While this diagnostic method does allow evaluation of certain reservoir properties, it is, however, expensive and time consuming—even for a relatively simple case having only four layers. Many refracture candidates in low permeability gas wells contain stacked lenticular sands with between 20 to 40 layers, which need to be evaluated in a timely and cost effective manner.
Another method uses a quasi-quantitative pressure transient test interpretation method as disclosed by Huang, H., et al., A Short Shut-In Time Testing Methodfor Determining Stimulation Effectiveness in Low Permeability Gas Reservoirs, GASTIPS, 6 No. 4, 28 (Fall 2000). This “short shut-in test interpretation method” is designed to provide only an indication of pre-existing fracture effectiveness. The method uses log-log type curve reference points—the end of wellbore storage, the beginning of pseudolinear flow, the end of pseudolinear flow, and the beginning of pseudoradial flow—and the known relationships between pressure and system properties at those points to provide upper and lower limits of permeability and effective fracture half length.
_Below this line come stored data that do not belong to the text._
$ cat config.mk
export PLATFORM = sky130hd
export DESIGN_NAME = ldev_cfg_bank
export DESIGN_NICKNAME = d
export VERILOG_FILES = /design/src/rtl/ldev_cfg_pkg.sv /design/src/rtl/ldev_reg_file.sv /design/src/rtl/ldev_rdmux.sv /design/src/rtl/ldev_io_decode.sv /design/src/rtl/ldev_cfg_bank.sv
export SDC_FILE = /design/constraint.sdc
export NUM_CORES = 1
export LEC_CHECK = 0
export BUFFER_PORTS_ARGS = -buffer_cell sky130_fd_sc_hd__buf_2
export CAP_MARGIN = 20
export CORE_ASPECT_RATIO = 1.1
export CORE_MARGIN = 2
export CORE_UTILIZATION = 45
export CTS_CLUSTER_DIAMETER = 150
export DETAILED_ROUTE_END_ITERATION = 8
export GPL_ROUTABILITY_DRIVEN = 0
export PLACE_DENSITY_LB_ADDON = 0.08
export SETUP_SLACK_MARGIN = 0.05
export SLEW_MARGIN = 20
export SYNTH_ARGS = -nofsm -noshare
export SYNTH_HDL_FRONTEND = slang
export SYNTH_HIERARCHICAL = 1
export SYNTH_SLANG_ARGS = --single-unit
$ cat constraint.sdc
create_clock -name clk_i -period 1.8 [get_ports clk_i]
set_input_delay 0.36 -clock clk_i [delete_from_list [all_inputs] [get_ports clk_i]]
set_output_delay 0.36 -clock clk_i [all_outputs]
set_load 0.02 [all_outputs]
$ cat src/rtl/ldev_cfg_pkg.sv
package ldev_cfg_pkg;
  localparam int unsigned DATA_W  = 8;
  localparam int unsigned ADDR_W  = 12;
  localparam int unsigned ALIGN_W = 3;
  localparam int unsigned IRQ_W   = 4;
  localparam int unsigned DMA_W   = 3;
  localparam int unsigned HI_W    = ADDR_W - 8;

  localparam logic [7:0] IDX_ACT     = 8'h30;
  localparam logic [7:0] IDX_RCHK    = 8'h31;
  localparam logic [7:0] IDX_BASE_HI = 8'h60;
  localparam logic [7:0] IDX_BASE_LO = 8'h61;
  localparam logic [7:0] IDX_IRQ     = 8'h70;
  localparam logic [7:0] IDX_ITYPE   = 8'h71;
  localparam logic [7:0] IDX_DMA     = 8'h74;

  typedef struct packed {
    logic                        act;
    logic                        rc_en;
    logic                        rc_pat;
    logic [ADDR_W-1:ALIGN_W]     base;
    logic [IRQ_W-1:0]            irq;
    logic [DMA_W-1:0]            dma;
  } ldev_cfg_t;
endpackage

$ cat src/rtl/ldev_reg_file.sv
module ldev_reg_file
  import ldev_cfg_pkg::*;
#(
  parameter int unsigned IRQ_LO  = 3,
  parameter int unsigned IRQ_HI  = 11,
  parameter int unsigned DMA_RST = 1
) (
  input  logic              clk_i,
  input  logic              rst_ni,
  input  logic              wr_i,
  input  logic [7:0]        idx_i,
  input  logic [DATA_W-1:0] wdata_i,
  output ldev_cfg_t         cfg_o
);
  localparam logic [IRQ_W-1:0] IRQ_LO_C  = IRQ_W'(IRQ_LO);
  localparam logic [IRQ_W-1:0] IRQ_HI_C  = IRQ_W'(IRQ_HI);
  localparam logic [DMA_W-1:0] DMA_RST_C = DMA_W'(DMA_RST);

  ldev_cfg_t        cfg_q;
  logic [IRQ_W-1:0] irq_code;
  logic             irq_ok;
  logic             rchk_ok;

  assign irq_code = wdata_i[IRQ_W-1:0];
  assign irq_ok   = (irq_code == '0) || ((irq_code >= IRQ_LO_C) && (irq_code <= IRQ_HI_C));
  // test mode may only be switched on while the device is off
  assign rchk_ok  = !cfg_q.act || !wdata_i[1];

  always_ff @(posedge clk_i or negedge rst_ni) begin
    if (!rst_ni) begin
      cfg_q     <= '0;
      cfg_q.dma <= DMA_RST_C;
    end else if (wr_i) begin
      case (idx_i)
        IDX_ACT:     cfg_q.act <= wdata_i[0];
        IDX_RCHK: begin
          if (rchk_ok) begin
            cfg_q.rc_en  <= wdata_i[1];
            cfg_q.rc_pat <= wdata_i[0];
          end
        end
        IDX_BASE_HI: cfg_q.base[ADDR_W-1:8] <= wdata_i[HI_W-1:0];
        IDX_BASE_LO: cfg_q.base[7:ALIGN_W]  <= wdata_i[7:ALIGN_W];
        IDX_IRQ:     if (irq_ok) cfg_q.irq <= irq_code;
        IDX_DMA:     cfg_q.dma <= wdata_i[DMA_W-1:0];
        default: ;
      endcase
    end
  end

  assign cfg_o = cfg_q;
endmodule

$ cat src/rtl/ldev_rdmux.sv
module ldev_rdmux
  import ldev_cfg_pkg::*;
#(
  parameter logic [DATA_W-1:0] ITYPE_VAL = 8'h02
) (
  input  logic              en_i,
  input  logic [7:0]        idx_i,
  input  ldev_cfg_t         cfg_i,
  output logic [DATA_W-1:0] rdata_o
);
  always_comb begin
    rdata_o = '0;
    if (en_i) begin
      case (idx_i)
        IDX_ACT:     rdata_o = {{(DATA_W-1){1'b0}}, cfg_i.act};
        IDX_RCHK:    rdata_o = {{(DATA_W-2){1'b0}}, cfg_i.rc_en, cfg_i.rc_pat};
        IDX_BASE_HI: rdata_o = {{(DATA_W-HI_W){1'b0}}, cfg_i.base[ADDR_W-1:8]};
        IDX_BASE_LO: rdata_o = {cfg_i.base[7:ALIGN_W], {ALIGN_W{1'b0}}};
        IDX_IRQ:     rdata_o = {{(DATA_W-IRQ_W){1'b0}}, cfg_i.irq};
        IDX_ITYPE:   rdata_o = ITYPE_VAL;
        IDX_DMA:     rdata_o = {{(DATA_W-DMA_W){1'b0}}, cfg_i.dma};
        default:     rdata_o = '0;
      endcase
    end
  end
endmodule

$ cat src/rtl/ldev_io_decode.sv
module ldev_io_decode
  import ldev_cfg_pkg::*;
#(
  parameter logic [ADDR_W-1:0] BASE_MIN = 12'h100,
  parameter logic [DATA_W-1:0] PAT_SET  = 8'h55,
  parameter logic [DATA_W-1:0] PAT_CLR  = 8'hAA
) (
  input  logic                    clk_i,
  input  logic                    rst_ni,
  input  logic                    rd_i,
  input  logic [ADDR_W-1:0]       addr_i,
  input  logic                    act_i,
  input  logic                    rc_en_i,
  input  logic                    rc_pat_i,
  input  logic [ADDR_W-1:ALIGN_W] base_i,
  output logic                    vld_o,
  output logic                    fwd_o,
  output logic                    resp_o,
  output logic [DATA_W-1:0]       data_o
);
  logic base_ok, hit, fwd_d, resp_d;

  assign base_ok = base_i >= BASE_MIN[ADDR_W-1:ALIGN_W];
  assign hit     = rd_i && base_ok && (act_i || rc_en_i) &&
                   (addr_i[ADDR_W-1:ALIGN_W] == base_i);
  assign fwd_d   = hit && act_i;
  assign resp_d  = hit && !act_i && rc_en_i;

  always_ff @(posedge clk_i or negedge rst_ni) begin
    if (!rst_ni) begin
      vld_o  <= 1'b0;
      fwd_o  <= 1'b0;
      resp_o <= 1'b0;
      data_o <= '0;
    end else begin
      vld_o  <= rd_i;
      fwd_o  <= fwd_d;
      resp_o <= resp_d;
      data_o <= resp_d ? (rc_pat_i ? PAT_SET : PAT_CLR) : '0;
    end
  end
endmodule

$ cat src/rtl/ldev_cfg_bank.sv
module ldev_cfg_bank
  import ldev_cfg_pkg::*;
#(
  parameter int unsigned       IRQ_LO    = 3,
  parameter int unsigned       IRQ_HI    = 11,
  parameter int unsigned       DMA_RST   = 1,
  parameter logic [ADDR_W-1:0] BASE_MIN  = 12'h100,
  parameter logic [DATA_W-1:0] PAT_SET   = 8'h55,
  parameter logic [DATA_W-1:0] PAT_CLR   = 8'hAA,
  parameter logic [DATA_W-1:0] ITYPE_VAL = 8'h02
) (
  input  logic              clk_i,
  input  logic              rst_ni,
  input  logic              cfg_en_i,
  input  logic              cfg_wr_i,
  input  logic [7:0]        cfg_idx_i,
  input  logic [DATA_W-1:0] cfg_wdata_i,
  output logic [DATA_W-1:0] cfg_rdata_o,
  input  logic              io_rd_i,
  input  logic [ADDR_W-1:0] io_addr_i,
  output logic              io_vld_o,
  output logic              dev_fwd_o,
  output logic              chk_resp_o,
  output logic [DATA_W-1:0] chk_data_o,
  output logic              irq_en_o,
  output logic [IRQ_W-1:0]  irq_num_o,
  output logic [DMA_W-1:0]  dma_ch_o
);
  ldev_cfg_t cfg_q;
  logic      dev_act, rc_on;

  assign dev_act = cfg_q.act;
  assign rc_on   = cfg_q.rc_en;

  ldev_reg_file #(.IRQ_LO(IRQ_LO), .IRQ_HI(IRQ_HI), .DMA_RST(DMA_RST)) u_regs (
    .clk_i   (clk_i),
    .rst_ni  (rst_ni),
    .wr_i    (cfg_wr_i && cfg_en_i),
    .idx_i   (cfg_idx_i),
    .wdata_i (cfg_wdata_i),
    .cfg_o   (cfg_q)
  );

  ldev_rdmux #(.ITYPE_VAL(ITYPE_VAL)) u_rdmux (
    .en_i    (cfg_en_i),
    .idx_i   (cfg_idx_i),
    .cfg_i   (cfg_q),
    .rdata_o (cfg_rdata_o)
  );

  ldev_io_decode #(.BASE_MIN(BASE_MIN), .PAT_SET(PAT_SET), .PAT_CLR(PAT_CLR)) u_dec (
    .clk_i    (clk_i),
    .rst_ni   (rst_ni),
    .rd_i     (io_rd_i),
    .addr_i   (io_addr_i),
    .act_i    (dev_act),
    .rc_en_i  (rc_on),
    .rc_pat_i (cfg_q.rc_pat),
    .base_i   (cfg_q.base),
    .vld_o    (io_vld_o),
    .fwd_o    (dev_fwd_o),
    .resp_o   (chk_resp_o),
    .data_o   (chk_data_o)
  );

  assign irq_en_o  = cfg_q.irq != '0;
  assign irq_num_o = cfg_q.irq;
  assign dma_ch_o  = cfg_q.dma;
endmodule

==> report_table.html <==
<table>
<tr><th>Metric</th><th>Value</th></tr>
<tr><th colspan="2">Power</th></tr>
<tr><td>Clock share of power</td><td>34.0%</td></tr>
<tr><td>Overall Power</td><td>1.15 mW</td></tr>
<tr><td>Cell Pwr Density</td><td>544 mW/mm^2</td></tr>
<tr><td>Leakage power</td><td>1.03 nW</td></tr>
<tr><td>Flop pwr share</td><td>49.2%</td></tr>
<tr><td>Switching Share</td><td>24.1%</td></tr>
<tr><td>Worst supply voltage drop on vdd</td><td>0.376 mV</td></tr>
<tr><td>P_sw</td><td>277 uW</td></tr>
<tr><td>Share of power burned in combinational logic</td><td>16.9%</td></tr>
<tr><td>Internal power contribution</td><td>871 uW</td></tr>
<tr><th colspan="2">STA</th></tr>
<tr><td>Setup skew after layout</td><td>0.00735 ns</td></tr>
<tr><td>Total negative slack for setup checks</td><td>-1.80 ns</td></tr>
<tr><td>Max Fclk</td><td>0.485 GHz</td></tr>
<tr><td>Slew @ Worst Pin</td><td>0.538 ns</td></tr>
<tr><td>Final number of hold-violating endpoints</td><td>0</td></tr>
<tr><td>Total count of max-transition violations in the final report</td><td>0</td></tr>
<tr><td>Relative slew margins</td><td>64.1%</td></tr>
<tr><td>Tcrit/Tclk final</td><td>115%</td></tr>
<tr><td>Endpoints failing setup</td><td>9</td></tr>
<tr><td>Unrepaired setup endpoints after global routing</td><td>true</td></tr>
<tr><td>Post-route worst setup slack</td><td>-0.262 ns</td></tr>
<tr><td>Tmin final</td><td>2.06 ns</td></tr>
<tr><td>Hold slack final</td><td>0.00601 ns</td></tr>
<tr><th colspan="2">Route</th></tr>
<tr><td>Post-DR vias/cell</td><td>5.49</td></tr>
<tr><td>DR WL/cell</td><td>15.8 um</td></tr>
<tr><td>Detailed-routing iteration count for the pre-antenna-repair pass</td><td>4</td></tr>
<tr><td>Sum of routed wire length over all layers</td><td>3890 um</td></tr>
<tr><td>Detailed-route via count</td><td>1350</td></tr>
<tr><td>Post-route antenna net violation count</td><td>0</td></tr>
<tr><td>Detailed-route DRC error count</td><td>0</td></tr>
<tr><td>DRC marker count from the first detailed-route iteration</td><td>64</td></tr>
<tr><th colspan="2">Clock network</th></tr>
<tr><td>TritonCTS buffer count</td><td>3</td></tr>
<tr><td>Hold buffers post-CTS</td><td>0</td></tr>
<tr><td>TritonCTS clock tree</td><td>done</td></tr>
<tr><td>Clock slew seen by the registers of the worst setup and hold paths</td><td>0.14 ns</td></tr>
<tr><td>Clock root buffer</td><td>clkbuf_4</td></tr>
<tr><td>Clock Path Buffers</td><td>2</td></tr>
<tr><td>Insertion delay to the later sink of the worst-skew pair</td><td>0.31 ns</td></tr>
<tr><td># clock sinks</td><td>24</td></tr>
<tr><td>Maximum level of the CTS H-tree</td><td>1</td></tr>
<tr><th colspan="2">Yosys</th></tr>
<tr><td>Syn Nets</td><td>171</td></tr>
<tr><td>Post-synthesis register bit count</td><td>24</td></tr>
<tr><td>Cell variety after synth</td><td>44</td></tr>
<tr><td>Total number of yosys warnings</td><td>6</td></tr>
<tr><td>Post-Synthesis Mean Instance Area</td><td>11.0 um^2</td></tr>
<tr><td>Number of instances in the synthesized netlist</td><td>138</td></tr>
<tr><td>Portion of the post-synthesis area used by sequential elements</td><td>39.8%</td></tr>
<tr><td>Async S/R FF share, synth</td><td>100%</td></tr>
<tr><td>Prevailing post-synth register cell</td><td>dfrtp_1</td></tr>
<tr><td>Post-synth design cell area</td><td>0.00151 mm^2</td></tr>
<tr><td>Count of flip-flops with a built-in enable after synthesis</td><td>0</td></tr>
<tr><th colspan="2">Global routing</th></tr>
<tr><td>Global-route wire length before repair</td><td>6220 um</td></tr>
<tr><td>Antenna violations before repair</td><td>0</td></tr>
<tr><td>Maximum number of pins on one net before global-route repair</td><td>25</td></tr>
<tr><td>Overall track demand over capacity in global routing</td><td>21.2%</td></tr>
<tr><td>GR Overflow Total</td><td>0</td></tr>
<tr><td>Number of global-route vias before repair</td><td>1336</td></tr>
<tr><th colspan="2">Worst setup path</th></tr>
<tr><td>Critical Path Start Type</td><td>input port</td></tr>
<tr><td>Kind of capture point of the worst setup path</td><td>output port</td></tr>
<tr><td>Classification of the worst setup path</td><td>in2out</td></tr>
<tr><td>Crit path DAT</td><td>1.70 ns</td></tr>
<tr><td>Critical path, cell by cell</td><td>buf_6, or4b_4, a211oi_2, o21ai_2, a21oi_2, buf_4</td></tr>
<tr><td>Critical path required time</td><td>1.44 ns</td></tr>
<tr><td>Critical Path Slowest Stage Cell</td><td>or4b_4</td></tr>
<tr><td>Largest fanout on the critical path</td><td>5</td></tr>
<tr><td>Critical Path Max Stage Delay</td><td>0.61 ns</td></tr>
<tr><th colspan="2">Placement</th></tr>
<tr><td>Placed standard-cell area</td><td>0.00193 mm^2</td></tr>
<tr><td>Setup slack after placement</td><td>-0.323 ns</td></tr>
<tr><td>Placed cells</td><td>238</td></tr>
<tr><td>Half-perimeter wire length after detailed placement</td><td>2960 um</td></tr>
<tr><td>Number of I/O port buffers</td><td>56</td></tr>
<tr><th colspan="2">Floorplanning</th></tr>
<tr><td>Number of top-level design ports</td><td>60</td></tr>
<tr><td>Site row count</td><td>22</td></tr>
<tr><td>Floorplan die area</td><td>0.00384 mm^2</td></tr>
<tr><td>Area of the placeable core</td><td>0.00328 mm^2</td></tr>
<tr><td>Die Width</td><td>59.3 um</td></tr>
<tr><td>Initial Utilization</td><td>46.1%</td></tr>
<tr><td>Floorplan die height</td><td>64.8 um</td></tr>
<tr><th colspan="2">Finish</th></tr>
<tr><td>Layout Cell Area excl Fill</td><td>0.00211 mm^2</td></tr>
<tr><td>Non-filler instance count after layout</td><td>246</td></tr>
<tr><td>Diode insertion count for antenna repair</td><td>0</td></tr>
<tr><td>Most common cell after layout, fill and taps aside</td><td>buf_2</td></tr>
<tr><td>Share of post-route cells with drive strength above 1</td><td>60.5%</td></tr>
<tr><td>Signed area change from the synthesized netlist to the final layout</td><td>39.5%</td></tr>
<tr><td>Most frequent cells in the layout</td><td>buf_2 (45), buf_4 (24), dfrtp_1 (23)</td></tr>
<tr><td>Final core area utilization</td><td>64.4%</td></tr>
<tr><td>Net count reported at finish</td><td>244</td></tr>
<tr><th colspan="2">Run status</th></tr>
<tr><td>Result of the run</td><td>finished with violations</td></tr>
<tr><td>Violated checks</td><td>negative setup slack</td></tr>
<tr><th colspan="2">Min path</th></tr>
<tr><td>Hold WC Path Type</td><td>in2async</td></tr>
<tr><th colspan="2">Flow run</th></tr>
<tr><td>Max-Cap Viols</td><td>0</td></tr>
</table>
-- repair_timing --
item | 4_1_cts | 5_1_grt
resized for setup | 19 | 8
buffers inserted | 3 | 1
endpoints found under the setup margin | 9 | 11
pin swaps | 9 | 6
-- registers in the layout, indices dropped and copies added (netlist names) --
register	count
u_dec/fwd_o	1
u_dec/vld_o	1
u_regs/cfg_o	19
u_dec/data_o	2
u_dec/resp_o	1
-- path summary, 6_finish.rpt --
| check | startpoint | cells after the start | end | slack (ns) |
|---|---|---|---|---|
| worst max register to register | u_regs/cfg_o[12] | 4 | u_dec/data_o[5] | 0.21 |
| min in group clk_i | io_rd_i | 1 | u_dec/vld_o | 0.18 |
| worst max-delay path | cfg_idx_i[3] | 6 | cfg_rdata_o[1] | -0.26 |
| max in group asynchronous | rst_ni | 1 | u_regs/cfg_o[0] | 1.42 |
| worst min register to register | u_regs/cfg_o[1] | 1 | u_regs/cfg_o[1] | 0.54 |
| worst min-delay path | rst_ni | 1 | u_dec/data_o[6] | 0.006 |
-- cells in the mapped netlist, drive strengths merged (3+ instances only) --
library cell	instances	share of area [%]
mux2	20	16
buf	8	3.6
and2	5	2.1
xor2	3	1.7
nor2	6	1.7
o21ai	4	1.6
dfrtp	23	38
nand3	8	2.6
a21oi	5	1.7
nor4	5	3.1
nand4	3	1.2
nand2	4	0.99
xnor2	3	1.7
inv	5	1.2
nand3b	4	2.0
nand2b	3	1.2
nor3b	3	1.5
-- power groups by stage --
stage / combinational, mW / sequential (mW) / clock [mW]
2_1_floorplan: 0.0685 / 0.577 / 0
3_3_place_gp: 0.173 / 0.575 / 0
3_5_place_dp: 0.179 / 0.575 / 0
4_1_cts: 0.189 / 0.565 / 0.404
5_1_grt: 0.211 / 0.567 / 0.425
6_report: 0.193 / 0.565 / 0.390
-- cell type report --
cell class	instances	area [um^2]
Multi-Input combinational cell	100	895
Timing Repair Buffer	77	495
Clock inverter	1	30.0
Fill cell	280	1170
Sequential cell	24	602
Clock buffer	3	22.5
Inverter	5	18.8
Tap cell	36	45.0
-- worst max-delay path: cells and delay by family --
kind | cells | cell delay [ns]
AOI/OAI and AO/OA | 3 | 0.48
buffers and inverters | 2 | 0.24
and+or+nand+nor | 1 | 0.61
-- routing by layer --
layer	vias to the layer above	global-route usage, %	part of all wire, %
li1	651	-	-
met1	655	25.1	41
met2	39	37.9	53
met3	5	3.59	4.4
met4	0	6.82	1.0
met5	-	0	0
-- cells by family (layout without fill, tap and decap cells) --
| family | after synthesis | after routing | synth area share (%) |
|---|---|---|---|
| compound gates | 17 | 17 | 8.44 |
| xor+xnor | 6 | 6 | 3.48 |
| buf+inv | 14 | 86 | 5.13 |
| flops | 24 | 24 | 39.8 |
| mux | 22 | 22 | 17.5 |
| simple gates | 55 | 55 | 25.7 |
Note: power is estimated with default switching activity, not from simulation.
Another method uses nitrogen slug tests as a prefracture diagnostic test in low permeability reservoirs as disclosed by Jochen, J. E., et al., Quantifying Layered Reservoir Properties With a Novel Permeability Test, SPE 25864,12-14 (1993). This method describes a nitrogen injection test as a short small volume injection of nitrogen at a pressure less than the fracture initiation and propagation pressure followed by an extended pressure falloff period. Unlike the nitrogen injection/falloff test used by Hopkins et al., the nitrogen slug test is analyzed using slug-test type curves and by history matching the injection and falloff pressure with a finite-difference reservoir simulator.
Similarly, as disclosed in Craig, D. P., et al., Permeability, Pore Pressure, and Leakoff-Type Distributions in Rocky Mountain Basins, SPE PRODUCTION & FACILITIES, 48 (February, 2005), certain types of fracture-injection/falloff tests have been routinely implemented since 1998 as a prefracture diagnostic method to estimate formation permeability and average reservoir pressure. These fracture-injection/falloff tests, which are essentially a minifrac with reservoir properties interpreted from the pressure falloff, differ from nitrogen slug tests in that the pressure during the injection is greater than the fracture initiation and propagation pressure. A fracture-injection/falloff test typically requires a low rate and small volume injection of treated water followed by an extended shut-in period. The permeability to the mobile reservoir fluid and the average reservoir pressure may be interpreted from the pressure decline. A fracture-injection/falloff test, however, may fail to adequately evaluate refracture candidates, because this conventional theory does not account for pre-existing fractures.
Thus, conventional methods to evaluate formation properties suffer from a variety of disadvantages including a lack of the ability to quantitatively determine the reservoir transmissibility, a lack of cost-effectiveness, computational inefficiency, and/or a lack of accuracy. Even among methods developed to quantitatively determine a reservoir transmissibility, such methods may be impractical for evaluating formations having multiple layers such as, for example, low permeability stacked, lenticular reservoirs.